# Provided material
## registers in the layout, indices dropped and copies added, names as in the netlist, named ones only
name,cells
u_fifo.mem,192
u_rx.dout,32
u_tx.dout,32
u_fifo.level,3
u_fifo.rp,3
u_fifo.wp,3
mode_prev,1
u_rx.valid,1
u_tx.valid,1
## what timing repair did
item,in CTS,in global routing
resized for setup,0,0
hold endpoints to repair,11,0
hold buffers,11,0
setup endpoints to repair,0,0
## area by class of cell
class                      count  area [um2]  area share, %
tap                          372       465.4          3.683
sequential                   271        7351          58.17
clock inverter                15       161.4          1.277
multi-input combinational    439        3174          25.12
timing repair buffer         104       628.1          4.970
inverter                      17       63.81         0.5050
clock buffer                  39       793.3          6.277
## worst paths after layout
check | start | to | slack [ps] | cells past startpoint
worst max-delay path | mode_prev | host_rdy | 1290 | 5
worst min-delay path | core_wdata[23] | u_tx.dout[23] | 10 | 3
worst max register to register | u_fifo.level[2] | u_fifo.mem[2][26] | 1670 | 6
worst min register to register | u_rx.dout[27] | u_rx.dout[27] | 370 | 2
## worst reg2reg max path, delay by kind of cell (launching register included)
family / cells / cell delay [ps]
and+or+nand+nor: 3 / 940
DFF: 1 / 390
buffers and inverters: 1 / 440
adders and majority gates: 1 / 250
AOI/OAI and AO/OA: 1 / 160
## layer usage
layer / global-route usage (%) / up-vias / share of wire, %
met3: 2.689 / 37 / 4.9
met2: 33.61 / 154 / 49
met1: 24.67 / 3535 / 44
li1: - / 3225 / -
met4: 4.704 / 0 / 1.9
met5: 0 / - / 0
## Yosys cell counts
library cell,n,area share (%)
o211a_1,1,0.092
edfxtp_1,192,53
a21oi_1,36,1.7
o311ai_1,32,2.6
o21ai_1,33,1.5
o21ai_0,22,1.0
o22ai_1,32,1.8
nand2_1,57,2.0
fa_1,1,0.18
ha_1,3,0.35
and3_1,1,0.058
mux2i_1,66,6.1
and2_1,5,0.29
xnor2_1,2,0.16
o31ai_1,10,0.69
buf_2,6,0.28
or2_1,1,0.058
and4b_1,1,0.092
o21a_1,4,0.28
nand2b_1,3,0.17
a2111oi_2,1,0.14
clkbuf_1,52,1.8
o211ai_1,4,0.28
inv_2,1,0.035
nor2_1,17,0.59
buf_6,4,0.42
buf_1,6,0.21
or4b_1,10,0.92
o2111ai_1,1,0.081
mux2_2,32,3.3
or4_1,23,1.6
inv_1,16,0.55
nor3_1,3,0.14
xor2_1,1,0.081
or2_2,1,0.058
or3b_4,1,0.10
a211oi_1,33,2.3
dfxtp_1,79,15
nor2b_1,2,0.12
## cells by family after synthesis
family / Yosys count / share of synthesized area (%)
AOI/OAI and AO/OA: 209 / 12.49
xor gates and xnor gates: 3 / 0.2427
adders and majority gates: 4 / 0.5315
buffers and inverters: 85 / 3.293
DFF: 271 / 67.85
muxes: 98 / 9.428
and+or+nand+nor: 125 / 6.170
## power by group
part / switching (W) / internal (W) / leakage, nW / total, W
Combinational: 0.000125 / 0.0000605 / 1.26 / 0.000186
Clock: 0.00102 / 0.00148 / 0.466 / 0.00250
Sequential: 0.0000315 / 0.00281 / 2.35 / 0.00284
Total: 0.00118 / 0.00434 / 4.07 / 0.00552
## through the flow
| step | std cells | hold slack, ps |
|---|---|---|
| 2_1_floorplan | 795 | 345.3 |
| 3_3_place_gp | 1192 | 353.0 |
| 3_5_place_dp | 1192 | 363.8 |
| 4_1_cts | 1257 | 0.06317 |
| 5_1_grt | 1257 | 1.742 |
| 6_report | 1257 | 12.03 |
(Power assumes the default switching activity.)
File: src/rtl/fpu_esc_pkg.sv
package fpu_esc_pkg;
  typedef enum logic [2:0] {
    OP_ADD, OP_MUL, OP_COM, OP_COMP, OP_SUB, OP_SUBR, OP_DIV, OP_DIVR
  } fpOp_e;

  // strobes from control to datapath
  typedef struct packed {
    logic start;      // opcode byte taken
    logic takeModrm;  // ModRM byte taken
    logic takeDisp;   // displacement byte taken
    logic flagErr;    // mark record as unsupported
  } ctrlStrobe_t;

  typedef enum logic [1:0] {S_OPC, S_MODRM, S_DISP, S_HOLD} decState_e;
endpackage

# Task instructions
Beginning at the line that holds "nor2b_1,2,0.12", copy every line through the end of the entries exactly as given, and only those lines.

# Answer to this task
nor2b_1,2,0.12
## cells by family after synthesis
family / Yosys count / share of synthesized area (%)
AOI/OAI and AO/OA: 209 / 12.49
xor gates and xnor gates: 3 / 0.2427
adders and majority gates: 4 / 0.5315
buffers and inverters: 85 / 3.293
DFF: 271 / 67.85
muxes: 98 / 9.428
and+or+nand+nor: 125 / 6.170
## power by group
part / switching (W) / internal (W) / leakage, nW / total, W
Combinational: 0.000125 / 0.0000605 / 1.26 / 0.000186
Clock: 0.00102 / 0.00148 / 0.466 / 0.00250
Sequential: 0.0000315 / 0.00281 / 2.35 / 0.00284
Total: 0.00118 / 0.00434 / 4.07 / 0.00552
## through the flow
| step | std cells | hold slack, ps |
|---|---|---|
| 2_1_floorplan | 795 | 345.3 |
| 3_3_place_gp | 1192 | 353.0 |
| 3_5_place_dp | 1192 | 363.8 |
| 4_1_cts | 1257 | 0.06317 |
| 5_1_grt | 1257 | 1.742 |
| 6_report | 1257 | 12.03 |
(Power assumes the default switching activity.)
File: src/rtl/fpu_esc_pkg.sv
package fpu_esc_pkg;
  typedef enum logic [2:0] {
    OP_ADD, OP_MUL, OP_COM, OP_COMP, OP_SUB, OP_SUBR, OP_DIV, OP_DIVR
  } fpOp_e;

  // strobes from control to datapath
  typedef struct packed {
    logic start;      // opcode byte taken
    logic takeModrm;  // ModRM byte taken
    logic takeDisp;   // displacement byte taken
    logic flagErr;    // mark record as unsupported
  } ctrlStrobe_t;

  typedef enum logic [1:0] {S_OPC, S_MODRM, S_DISP, S_HOLD} decState_e;
endpackage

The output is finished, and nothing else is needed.